**Try it**
Copy each line of the entries below that contains the string "layout".

**Data supplied**
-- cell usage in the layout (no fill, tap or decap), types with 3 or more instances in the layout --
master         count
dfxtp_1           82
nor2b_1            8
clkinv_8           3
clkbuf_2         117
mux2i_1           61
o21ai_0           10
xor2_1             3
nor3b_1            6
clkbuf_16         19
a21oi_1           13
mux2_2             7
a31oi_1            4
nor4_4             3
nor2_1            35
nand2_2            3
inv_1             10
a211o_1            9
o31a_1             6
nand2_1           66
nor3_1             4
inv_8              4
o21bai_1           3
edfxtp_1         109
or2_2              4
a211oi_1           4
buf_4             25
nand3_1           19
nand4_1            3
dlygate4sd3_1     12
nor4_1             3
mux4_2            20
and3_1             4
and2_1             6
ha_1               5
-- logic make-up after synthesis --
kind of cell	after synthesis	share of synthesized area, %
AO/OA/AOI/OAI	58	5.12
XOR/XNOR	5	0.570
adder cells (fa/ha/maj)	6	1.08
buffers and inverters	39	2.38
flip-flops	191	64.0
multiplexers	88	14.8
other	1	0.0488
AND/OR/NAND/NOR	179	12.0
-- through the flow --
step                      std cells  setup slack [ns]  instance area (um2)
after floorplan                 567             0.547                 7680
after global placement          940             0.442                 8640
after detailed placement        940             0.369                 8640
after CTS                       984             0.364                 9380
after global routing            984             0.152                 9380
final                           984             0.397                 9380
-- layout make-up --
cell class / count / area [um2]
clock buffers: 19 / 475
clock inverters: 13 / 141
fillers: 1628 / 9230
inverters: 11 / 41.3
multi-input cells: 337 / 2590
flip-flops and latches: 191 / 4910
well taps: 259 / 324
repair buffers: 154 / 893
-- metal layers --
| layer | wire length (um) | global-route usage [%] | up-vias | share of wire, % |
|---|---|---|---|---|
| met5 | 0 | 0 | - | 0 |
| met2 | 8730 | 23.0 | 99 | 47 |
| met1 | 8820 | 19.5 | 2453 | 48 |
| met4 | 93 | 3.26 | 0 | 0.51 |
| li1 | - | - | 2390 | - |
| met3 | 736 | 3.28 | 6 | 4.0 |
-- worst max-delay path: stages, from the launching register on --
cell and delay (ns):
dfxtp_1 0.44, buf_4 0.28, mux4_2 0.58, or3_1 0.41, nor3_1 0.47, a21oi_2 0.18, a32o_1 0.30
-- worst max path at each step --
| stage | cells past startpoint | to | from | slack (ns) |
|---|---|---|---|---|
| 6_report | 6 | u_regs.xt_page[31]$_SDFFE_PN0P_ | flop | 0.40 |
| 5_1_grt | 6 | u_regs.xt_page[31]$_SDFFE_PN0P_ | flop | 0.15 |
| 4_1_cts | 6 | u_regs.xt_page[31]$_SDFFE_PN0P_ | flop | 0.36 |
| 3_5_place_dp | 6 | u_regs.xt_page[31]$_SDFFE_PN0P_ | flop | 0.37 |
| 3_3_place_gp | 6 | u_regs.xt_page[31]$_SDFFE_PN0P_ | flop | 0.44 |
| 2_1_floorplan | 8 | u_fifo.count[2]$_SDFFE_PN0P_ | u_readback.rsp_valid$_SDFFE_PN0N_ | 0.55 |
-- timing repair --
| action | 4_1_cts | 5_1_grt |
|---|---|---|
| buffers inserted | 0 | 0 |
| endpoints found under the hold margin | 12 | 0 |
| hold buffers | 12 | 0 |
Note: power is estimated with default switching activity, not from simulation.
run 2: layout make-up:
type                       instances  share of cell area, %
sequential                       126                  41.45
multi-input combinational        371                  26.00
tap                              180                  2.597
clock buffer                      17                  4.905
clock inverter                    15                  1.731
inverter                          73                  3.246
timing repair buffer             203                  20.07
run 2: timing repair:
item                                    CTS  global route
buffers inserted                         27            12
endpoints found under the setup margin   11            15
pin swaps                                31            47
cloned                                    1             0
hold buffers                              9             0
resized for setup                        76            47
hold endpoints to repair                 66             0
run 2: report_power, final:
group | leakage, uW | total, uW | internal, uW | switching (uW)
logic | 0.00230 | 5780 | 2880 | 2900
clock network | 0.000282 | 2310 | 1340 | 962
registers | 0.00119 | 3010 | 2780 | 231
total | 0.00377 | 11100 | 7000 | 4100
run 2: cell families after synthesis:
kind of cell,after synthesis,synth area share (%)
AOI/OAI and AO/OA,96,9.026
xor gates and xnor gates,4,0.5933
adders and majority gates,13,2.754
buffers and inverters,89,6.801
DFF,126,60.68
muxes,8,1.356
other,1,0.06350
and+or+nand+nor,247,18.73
<file path="src/logic/eeprom_bus_pkg.sv">
package eeprom_bus_pkg;

    // byte address of the serial part
    localparam int addr_w = 11;
    localparam int data_w = 8;

    // device code width in the control byte
    localparam int dev_w = 4;

    typedef logic [addr_w-1:0] addr_t;
    typedef logic [data_w-1:0] data_t;
    typedef logic [dev_w-1:0]  dev_code_t;

    // control byte {dev_code, addr[10:8], read bit}
    typedef logic [data_w-1:0] ctrl_t;

    localparam dev_code_t dev_code = 4'b1010;

    // power-up contents are addr[7:0] ^ mask
    localparam data_t init_byte_mask = 8'h5A;

endpackage

</file>
<file path="src/logic/eeprom_fsm_pkg.sv">
package eeprom_fsm_pkg;

    // frame sequence of the serial engine
    typedef enum logic [3:0] {
        idle,
        ready,
        write_start,
        ctrl_write,
        addr_write,
        data_write,
        read_start,
        ctrl_read,
        data_read,
        stop,
        ackn
    } main_state_t;

    // one bit slot is a drive edge (scl falls) then a clock edge (scl rises)
    typedef enum logic [1:0] {
        sh_idle,
        sh_drive,
        sh_clock
    } shift_state_t;

    typedef enum logic [1:0] {
        arb_idle,
        serve_a,
        serve_b
    } arb_state_t;

endpackage

</file>
<file path="src/logic/bus_arbiter.sv">
module bus_arbiter (
    input  logic                  CLK,
    input  logic                  RESET,
    input  logic                  req_a,
    input  logic                  req_rd_a,
    input  eeprom_bus_pkg::addr_t req_addr_a,
    input  eeprom_bus_pkg::data_t req_wdata_a,
    input  logic                  req_b,
    input  logic                  req_rd_b,
    input  eeprom_bus_pkg::addr_t req_addr_b,
    input  eeprom_bus_pkg::data_t req_wdata_b,
    output logic                  grant_done_a,
    output logic                  grant_done_b,
    output logic                  eng_wr,
    output logic                  eng_rd,
    output eeprom_bus_pkg::addr_t eng_addr,
    output eeprom_bus_pkg::data_t eng_wdata,
    input  logic                  eng_ack
);

    eeprom_fsm_pkg::arb_state_t state;

    logic last_b;     // b got the bus last
    logic want_a;
    logic want_b;

    // the served slot still shows req during its grant_done cycle
    assign want_a = req_a && !grant_done_a;
    assign want_b = req_b && !grant_done_b;

    always_ff @(posedge CLK)
    begin
        if (RESET)
        begin
            state        <= eeprom_fsm_pkg::arb_idle;
            last_b       <= 1'b0;
            grant_done_a <= 1'b0;
            grant_done_b <= 1'b0;
        end
        else
        begin
            grant_done_a <= 1'b0;
            grant_done_b <= 1'b0;
            case (state)
                eeprom_fsm_pkg::arb_idle:
                    if (want_a && (!want_b || last_b))
                        state <= eeprom_fsm_pkg::serve_a;
                    else if (want_b)
                        state <= eeprom_fsm_pkg::serve_b;
                eeprom_fsm_pkg::serve_a:
                    if (eng_ack)
                    begin
                        grant_done_a <= 1'b1;
                        last_b       <= 1'b0;
                        state        <= eeprom_fsm_pkg::arb_idle;
                    end
                eeprom_fsm_pkg::serve_b:
                    if (eng_ack)
                    begin
                        grant_done_b <= 1'b1;
                        last_b       <= 1'b1;
                        state        <= eeprom_fsm_pkg::arb_idle;
                    end
                default: state <= eeprom_fsm_pkg::arb_idle;
            endcase
        end
    end

    // request levels follow the grant, dropped once back in idle
    always_comb
    begin
        eng_wr    = 1'b0;
        eng_rd    = 1'b0;
        eng_addr  = req_addr_a;
        eng_wdata = req_wdata_a;
        case (state)
            eeprom_fsm_pkg::serve_a:
            begin
                eng_wr = !req_rd_a;
                eng_rd = req_rd_a;
            end
            eeprom_fsm_pkg::serve_b:
            begin
                eng_wr    = !req_rd_b;
                eng_rd    = req_rd_b;
                eng_addr  = req_addr_b;
                eng_wdata = req_wdata_b;
            end
            default: ;
        endcase
    end

endmodule

</file>
<file path="src/logic/eeprom_top.sv">
module eeprom_top (
    input  logic                  CLK,
    input  logic                  RESET,
    input  logic                  a_wr,
    input  logic                  a_rd,
    input  eeprom_bus_pkg::addr_t a_addr,
    input  eeprom_bus_pkg::data_t a_wdata,
    output logic                  a_busy,
    output logic                  a_done,
    output eeprom_bus_pkg::data_t a_rdata,
    input  logic                  b_wr,
    input  logic                  b_rd,
    input  eeprom_bus_pkg::addr_t b_addr,
    input  eeprom_bus_pkg::data_t b_wdata,
    output logic                  b_busy,
    output logic                  b_done,
    output eeprom_bus_pkg::data_t b_rdata,
    output logic                  scl,
    output logic                  sda_out,
    output logic                  sda_oe,
    input  logic                  sda_in
);

    logic                  a_req;
    logic                  a_req_rd;
    eeprom_bus_pkg::addr_t a_req_addr;
    eeprom_bus_pkg::data_t a_req_wdata;
    logic                  a_grant_done;
    logic                  b_req;
    logic                  b_req_rd;
    eeprom_bus_pkg::addr_t b_req_addr;
    eeprom_bus_pkg::data_t b_req_wdata;
    logic                  b_grant_done;
    logic                  eng_wr;
    logic                  eng_rd;
    eeprom_bus_pkg::addr_t eng_addr;
    eeprom_bus_pkg::data_t eng_wdata;
    logic                  eng_ack;
    eeprom_bus_pkg::data_t eng_rdata;    // shared by both slots

    req_slot slot_a (
        .CLK(CLK), .RESET(RESET),
        .wr(a_wr), .rd(a_rd), .addr(a_addr), .wdata(a_wdata),
        .busy(a_busy), .done(a_done), .rdata(a_rdata),
        .req(a_req), .req_rd(a_req_rd), .req_addr(a_req_addr), .req_wdata(a_req_wdata),
        .grant_done(a_grant_done), .bus_rdata(eng_rdata)
    );

    req_slot slot_b (
        .CLK(CLK), .RESET(RESET),
        .wr(b_wr), .rd(b_rd), .addr(b_addr), .wdata(b_wdata),
        .busy(b_busy), .done(b_done), .rdata(b_rdata),
        .req(b_req), .req_rd(b_req_rd), .req_addr(b_req_addr), .req_wdata(b_req_wdata),
        .grant_done(b_grant_done), .bus_rdata(eng_rdata)
    );

    bus_arbiter arbiter (
        .CLK(CLK), .RESET(RESET),
        .req_a(a_req), .req_rd_a(a_req_rd), .req_addr_a(a_req_addr), .req_wdata_a(a_req_wdata),
        .req_b(b_req), .req_rd_b(b_req_rd), .req_addr_b(b_req_addr), .req_wdata_b(b_req_wdata),
        .grant_done_a(a_grant_done), .grant_done_b(b_grant_done),
        .eng_wr(eng_wr), .eng_rd(eng_rd), .eng_addr(eng_addr), .eng_wdata(eng_wdata),
        .eng_ack(eng_ack)
    );

    eeprom_wr engine (
        .CLK(CLK), .RESET(RESET),
        .wr(eng_wr), .rd(eng_rd), .addr(eng_addr), .wdata(eng_wdata),
        .ack(eng_ack), .rdata(eng_rdata),
        .scl(scl), .sda_out(sda_out), .sda_oe(sda_oe), .sda_in(sda_in)
    );

endmodule

</file>
<file path="src/logic/eeprom_wr.sv">
module eeprom_wr (
    input  logic                  CLK,
    input  logic                  RESET,
    input  logic                  wr,
    input  logic                  rd,
    input  eeprom_bus_pkg::addr_t addr,
    input  eeprom_bus_pkg::data_t wdata,
    output logic                  ack,
    output eeprom_bus_pkg::data_t rdata,
    output logic                  scl,
    output logic                  sda_out,
    output logic                  sda_oe,
    input  logic                  sda_in
);

    eeprom_fsm_pkg::main_state_t  main_state;
    eeprom_fsm_pkg::shift_state_t shift_state;

    eeprom_bus_pkg::data_t shreg;     // byte going out, msb first
    eeprom_bus_pkg::data_t next_byte;
    logic [2:0]            bit_cnt;
    logic                  wf;
    logic                  rf;
    logic                  phase_done;
    logic                  is_start;
    logic                  is_stop;
    logic                  is_byte_in;

    function automatic eeprom_bus_pkg::ctrl_t ctrl_byte(
        input eeprom_bus_pkg::addr_t a,
        input logic                  read_bit
    );
        return {eeprom_bus_pkg::dev_code, a[eeprom_bus_pkg::addr_w-1:8], read_bit};
    endfunction

    assign is_start   = (main_state == eeprom_fsm_pkg::write_start) ||
                        (main_state == eeprom_fsm_pkg::read_start);
    assign is_stop    = (main_state == eeprom_fsm_pkg::stop);
    assign is_byte_in = (main_state == eeprom_fsm_pkg::data_read);

    // last clock edge of the current sub-sequence
    assign phase_done = (shift_state == eeprom_fsm_pkg::sh_clock) && (bit_cnt == 3'd0);

    // byte for the phase that follows the current one
    always_comb
    begin
        case (main_state)
            eeprom_fsm_pkg::write_start: next_byte = ctrl_byte(addr, 1'b0);
            eeprom_fsm_pkg::ctrl_write:  next_byte = addr[7:0];
            eeprom_fsm_pkg::read_start:  next_byte = ctrl_byte(addr, 1'b1);
            default:                     next_byte = wdata;
        endcase
    end

    // half rate serial clock, parked low in idle
    always_ff @(posedge CLK)
    begin
        if (RESET || main_state == eeprom_fsm_pkg::idle)
            scl <= 1'b0;
        else
            scl <= ~scl;
    end

    always_ff @(posedge CLK)
    begin
        if (RESET)
        begin
            main_state  <= eeprom_fsm_pkg::idle;
            shift_state <= eeprom_fsm_pkg::sh_idle;
            bit_cnt     <= 3'd0;
            wf          <= 1'b0;
            rf          <= 1'b0;
            ack         <= 1'b0;
            sda_out     <= 1'b1;
            sda_oe      <= 1'b0;
        end
        else
        begin
            // bit slot walker shared by start, byte out, byte in and stop
            case (shift_state)
                eeprom_fsm_pkg::sh_drive:
                begin
                    sda_oe <= !is_byte_in;    // release for read data
                    if (is_start)
                        sda_out <= 1'b1;
                    else if (is_stop)
                        sda_out <= 1'b0;
                    else if (!is_byte_in)
                        sda_out <= shreg[7];
                    shift_state <= eeprom_fsm_pkg::sh_clock;
                end
                eeprom_fsm_pkg::sh_clock:
                begin
                    if (is_start)
                        sda_out <= 1'b0;      // falls as scl rises
                    else if (is_stop)
                        sda_out <= 1'b1;      // rises as scl rises
                    bit_cnt     <= bit_cnt - 3'd1;
                    shift_state <= eeprom_fsm_pkg::sh_drive;
                end
                default: ;
            endcase

            // frame sequence, later assignments override the walker
            case (main_state)
                eeprom_fsm_pkg::idle:
                    if (wr || rd)
                    begin
                        wf         <= wr;
                        rf         <= rd && !wr;   // wr wins
                        sda_oe     <= 1'b1;
                        sda_out    <= 1'b1;
                        main_state <= eeprom_fsm_pkg::ready;
                    end
                eeprom_fsm_pkg::ready:
                begin
                    shift_state <= eeprom_fsm_pkg::sh_drive;
                    bit_cnt     <= 3'd0;
                    main_state  <= eeprom_fsm_pkg::write_start;
                end
                eeprom_fsm_pkg::write_start:
                    if (phase_done)
                    begin
                        bit_cnt    <= 3'd7;
                        main_state <= eeprom_fsm_pkg::ctrl_write;
                    end
                eeprom_fsm_pkg::ctrl_write:
                    if (phase_done)
                    begin
                        bit_cnt    <= 3'd7;
                        main_state <= eeprom_fsm_pkg::addr_write;
                    end
                eeprom_fsm_pkg::addr_write:
                    if (phase_done)
                    begin
                        if (wf)
                        begin
                            bit_cnt    <= 3'd7;
                            main_state <= eeprom_fsm_pkg::data_write;
                        end
                        else
                        begin
                            bit_cnt    <= 3'd0;    // repeated start
                            main_state <= eeprom_fsm_pkg::read_start;
                        end
                    end
                eeprom_fsm_pkg::data_write:
                    if (phase_done)
                    begin
                        bit_cnt    <= 3'd0;
                        main_state <= eeprom_fsm_pkg::stop;
                    end
                eeprom_fsm_pkg::read_start:
                    if (phase_done)
                    begin
                        bit_cnt    <= 3'd7;
                        main_state <= eeprom_fsm_pkg::ctrl_read;
                    end
                eeprom_fsm_pkg::ctrl_read:
                    if (phase_done)
                    begin
                        bit_cnt    <= 3'd7;
                        main_state <= eeprom_fsm_pkg::data_read;
                    end
                eeprom_fsm_pkg::data_read:
                    if (phase_done)
                    begin
                        bit_cnt    <= 3'd0;
                        main_state <= eeprom_fsm_pkg::stop;
                    end
                eeprom_fsm_pkg::stop:
                    if (phase_done)
                    begin
                        shift_state <= eeprom_fsm_pkg::sh_idle;
                        ack         <= 1'b1;
                        main_state  <= eeprom_fsm_pkg::ackn;
                    end
                eeprom_fsm_pkg::ackn:
                begin
                    ack        <= 1'b0;
                    wf         <= 1'b0;
                    rf         <= 1'b0;
                    sda_oe     <= 1'b0;
                    main_state <= eeprom_fsm_pkg::idle;
                end
                default: main_state <= eeprom_fsm_pkg::idle;
            endcase
        end
    end

    always_ff @(posedge CLK)
    begin
        if (phase_done)
            shreg <= next_byte;
        else if (shift_state == eeprom_fsm_pkg::sh_drive && !is_byte_in)
            shreg <= {shreg[6:0], 1'b0};

        // sampled at the end of each scl high cycle, bit 0 lands on the stop's drive edge
        if (rf && (is_byte_in || is_stop) && shift_state == eeprom_fsm_pkg::sh_drive)
            rdata <= {rdata[6:0], sda_in};
    end

endmodule

</file>
<file path="src/logic/req_slot.sv">
module req_slot (
    input  logic                  CLK,
    input  logic                  RESET,
    input  logic                  wr,
    input  logic                  rd,
    input  eeprom_bus_pkg::addr_t addr,
    input  eeprom_bus_pkg::data_t wdata,
    output logic                  busy,
    output logic                  done,
    output eeprom_bus_pkg::data_t rdata,
    output logic                  req,
    output logic                  req_rd,
    output eeprom_bus_pkg::addr_t req_addr,
    output eeprom_bus_pkg::data_t req_wdata,
    input  logic                  grant_done,
    input  eeprom_bus_pkg::data_t bus_rdata
);

    logic accept;

    assign accept = (wr || rd) && !busy;  // strobes while busy are dropped
    assign req    = busy;                 // pending until done

    always_ff @(posedge CLK)
    begin
        if (RESET)
        begin
            busy <= 1'b0;
            done <= 1'b0;
        end
        else
        begin
            done <= grant_done;
            if (grant_done)
                busy <= 1'b0;
            else if (accept)
                busy <= 1'b1;
        end
    end

    always_ff @(posedge CLK)
    begin
        if (accept)
        begin
            req_rd    <= !wr;     // wr wins over rd
            req_addr  <= addr;
            req_wdata <= wdata;
        end
        if (grant_done)
            rdata <= bus_rdata;
    end

endmodule

</file>
<file path="config.mk">
export PLATFORM = sky130hd
export DESIGN_NAME = eeprom_top
export DESIGN_NICKNAME = d
export VERILOG_FILES = /design/src/logic/eeprom_bus_pkg.sv /design/src/logic/eeprom_fsm_pkg.sv /design/src/logic/bus_arbiter.sv /design/src/logic/eeprom_top.sv /design/src/logic/eeprom_wr.sv /design/src/logic/req_slot.sv
export SDC_FILE = /design/constraint.sdc
export NUM_CORES = 1
export LEC_CHECK = 0
export ABC_CLOCK_PERIOD_IN_PS = 2500
export BUFFER_PORTS_ARGS = -buffer_cell sky130_fd_sc_hd__buf_2
export CAP_MARGIN = 20
export CORE_ASPECT_RATIO = 1.1
export CORE_UTILIZATION = 45
export DETAILED_ROUTE_END_ITERATION = 16
export PLACE_DENSITY = 0.67
export REMOVE_ABC_BUFFERS = 1
export SYNTH_ARGS = -nofsm -noshare
export SYNTH_HDL_FRONTEND = slang
export SYNTH_SLANG_ARGS = --single-unit
</file>
<file path="constraint.sdc">
create_clock -name CLK -period 2.5 [get_ports CLK]
set_clock_uncertainty 0.2 [all_clocks]
set_input_delay 0.25 -clock CLK [delete_from_list [all_inputs] [get_ports CLK]]
set_output_delay 0.25 -clock CLK [all_outputs]
set_load 0.02 [all_outputs]
</file>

**Task result**
-- cell usage in the layout (no fill, tap or decap), types with 3 or more instances in the layout --
-- layout make-up --
run 2: layout make-up:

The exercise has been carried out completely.